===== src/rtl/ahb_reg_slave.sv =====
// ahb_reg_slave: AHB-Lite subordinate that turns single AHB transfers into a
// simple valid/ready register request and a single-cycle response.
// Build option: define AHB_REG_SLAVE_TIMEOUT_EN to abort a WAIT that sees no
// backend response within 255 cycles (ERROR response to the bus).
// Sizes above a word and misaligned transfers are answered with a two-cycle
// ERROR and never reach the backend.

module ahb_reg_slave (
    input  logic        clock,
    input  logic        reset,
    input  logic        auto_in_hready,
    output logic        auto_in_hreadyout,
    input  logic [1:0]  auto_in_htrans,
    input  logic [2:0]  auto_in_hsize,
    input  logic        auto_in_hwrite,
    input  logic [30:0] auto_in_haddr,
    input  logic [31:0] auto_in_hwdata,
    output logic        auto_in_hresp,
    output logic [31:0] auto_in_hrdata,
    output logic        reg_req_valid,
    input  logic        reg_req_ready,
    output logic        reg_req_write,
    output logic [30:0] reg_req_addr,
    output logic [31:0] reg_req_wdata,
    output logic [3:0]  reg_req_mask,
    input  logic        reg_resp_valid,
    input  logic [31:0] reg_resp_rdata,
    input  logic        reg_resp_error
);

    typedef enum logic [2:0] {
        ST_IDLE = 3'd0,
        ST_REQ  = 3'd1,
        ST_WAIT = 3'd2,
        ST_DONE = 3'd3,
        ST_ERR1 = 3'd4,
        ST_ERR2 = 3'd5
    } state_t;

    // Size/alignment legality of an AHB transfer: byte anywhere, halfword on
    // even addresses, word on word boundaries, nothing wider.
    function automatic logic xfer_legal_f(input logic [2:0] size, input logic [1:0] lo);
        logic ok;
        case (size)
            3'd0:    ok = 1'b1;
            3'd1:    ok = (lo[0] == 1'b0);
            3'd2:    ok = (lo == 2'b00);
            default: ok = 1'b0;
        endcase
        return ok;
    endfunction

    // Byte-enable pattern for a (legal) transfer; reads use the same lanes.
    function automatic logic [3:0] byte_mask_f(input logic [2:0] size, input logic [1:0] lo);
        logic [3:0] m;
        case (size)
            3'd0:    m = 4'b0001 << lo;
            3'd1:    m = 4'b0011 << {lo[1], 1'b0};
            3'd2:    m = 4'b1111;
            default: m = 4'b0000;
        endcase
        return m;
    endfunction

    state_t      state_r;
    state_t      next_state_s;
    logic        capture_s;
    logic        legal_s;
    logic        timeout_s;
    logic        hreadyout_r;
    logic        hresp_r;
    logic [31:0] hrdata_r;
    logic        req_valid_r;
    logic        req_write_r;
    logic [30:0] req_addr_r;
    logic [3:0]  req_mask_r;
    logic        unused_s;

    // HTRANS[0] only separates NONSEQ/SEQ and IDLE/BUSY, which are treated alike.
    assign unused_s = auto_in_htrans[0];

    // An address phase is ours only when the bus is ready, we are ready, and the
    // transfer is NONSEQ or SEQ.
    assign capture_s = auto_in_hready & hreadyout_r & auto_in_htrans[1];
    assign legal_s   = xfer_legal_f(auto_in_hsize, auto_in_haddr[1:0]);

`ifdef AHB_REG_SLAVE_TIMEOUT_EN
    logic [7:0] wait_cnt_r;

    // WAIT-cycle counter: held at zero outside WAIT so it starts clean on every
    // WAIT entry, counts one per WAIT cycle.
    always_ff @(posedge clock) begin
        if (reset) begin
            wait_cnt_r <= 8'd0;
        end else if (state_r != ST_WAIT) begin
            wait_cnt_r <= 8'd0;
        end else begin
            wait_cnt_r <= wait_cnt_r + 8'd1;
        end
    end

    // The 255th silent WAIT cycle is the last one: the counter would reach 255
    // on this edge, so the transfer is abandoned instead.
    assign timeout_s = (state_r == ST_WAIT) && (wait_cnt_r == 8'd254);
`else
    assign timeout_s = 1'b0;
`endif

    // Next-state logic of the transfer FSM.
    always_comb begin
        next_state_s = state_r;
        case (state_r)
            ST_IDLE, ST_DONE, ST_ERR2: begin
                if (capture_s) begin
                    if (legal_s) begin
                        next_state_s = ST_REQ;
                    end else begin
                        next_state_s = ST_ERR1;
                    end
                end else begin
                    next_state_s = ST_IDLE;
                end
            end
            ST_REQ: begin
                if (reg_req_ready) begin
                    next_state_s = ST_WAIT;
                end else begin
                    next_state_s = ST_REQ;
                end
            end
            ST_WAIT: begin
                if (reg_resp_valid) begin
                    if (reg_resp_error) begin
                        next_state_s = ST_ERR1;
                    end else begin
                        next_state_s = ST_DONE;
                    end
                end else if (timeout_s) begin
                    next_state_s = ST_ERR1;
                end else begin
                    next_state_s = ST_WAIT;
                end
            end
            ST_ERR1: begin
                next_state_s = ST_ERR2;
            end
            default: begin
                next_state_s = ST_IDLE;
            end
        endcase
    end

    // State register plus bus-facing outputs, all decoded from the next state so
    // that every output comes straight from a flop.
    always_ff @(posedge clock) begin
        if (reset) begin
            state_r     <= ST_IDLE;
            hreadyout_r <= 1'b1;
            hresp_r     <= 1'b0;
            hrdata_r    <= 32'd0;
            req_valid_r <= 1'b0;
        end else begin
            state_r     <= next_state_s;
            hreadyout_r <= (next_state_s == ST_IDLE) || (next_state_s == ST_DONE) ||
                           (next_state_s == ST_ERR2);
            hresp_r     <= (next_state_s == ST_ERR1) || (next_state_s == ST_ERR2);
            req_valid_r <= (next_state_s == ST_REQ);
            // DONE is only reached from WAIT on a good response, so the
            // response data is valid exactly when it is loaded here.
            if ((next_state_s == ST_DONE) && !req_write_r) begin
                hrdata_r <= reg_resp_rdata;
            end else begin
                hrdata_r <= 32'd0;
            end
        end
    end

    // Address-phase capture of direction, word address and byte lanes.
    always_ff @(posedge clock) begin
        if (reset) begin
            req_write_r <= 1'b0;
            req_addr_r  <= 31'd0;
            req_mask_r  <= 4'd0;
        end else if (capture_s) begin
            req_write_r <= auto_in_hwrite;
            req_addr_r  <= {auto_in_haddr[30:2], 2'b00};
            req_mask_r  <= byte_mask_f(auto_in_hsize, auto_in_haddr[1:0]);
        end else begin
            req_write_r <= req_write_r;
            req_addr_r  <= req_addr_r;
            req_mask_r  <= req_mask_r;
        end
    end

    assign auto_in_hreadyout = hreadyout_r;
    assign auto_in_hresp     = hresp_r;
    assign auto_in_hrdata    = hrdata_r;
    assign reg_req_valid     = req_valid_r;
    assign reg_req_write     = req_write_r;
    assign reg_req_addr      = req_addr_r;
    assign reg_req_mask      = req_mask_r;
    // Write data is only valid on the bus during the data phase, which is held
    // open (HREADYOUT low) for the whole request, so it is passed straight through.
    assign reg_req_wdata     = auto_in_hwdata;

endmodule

::::

- **ASSIGNMENT**: Extract the first line above and each line after it up to and including the one with "with a two-cycle", please, exactly and with nothing else.

- **ANSWER BOX**:
===== src/rtl/ahb_reg_slave.sv =====
// ahb_reg_slave: AHB-Lite subordinate that turns single AHB transfers into a
// simple valid/ready register request and a single-cycle response.
// Build option: define AHB_REG_SLAVE_TIMEOUT_EN to abort a WAIT that sees no
// backend response within 255 cycles (ERROR response to the bus).
// Sizes above a word and misaligned transfers are answered with a two-cycle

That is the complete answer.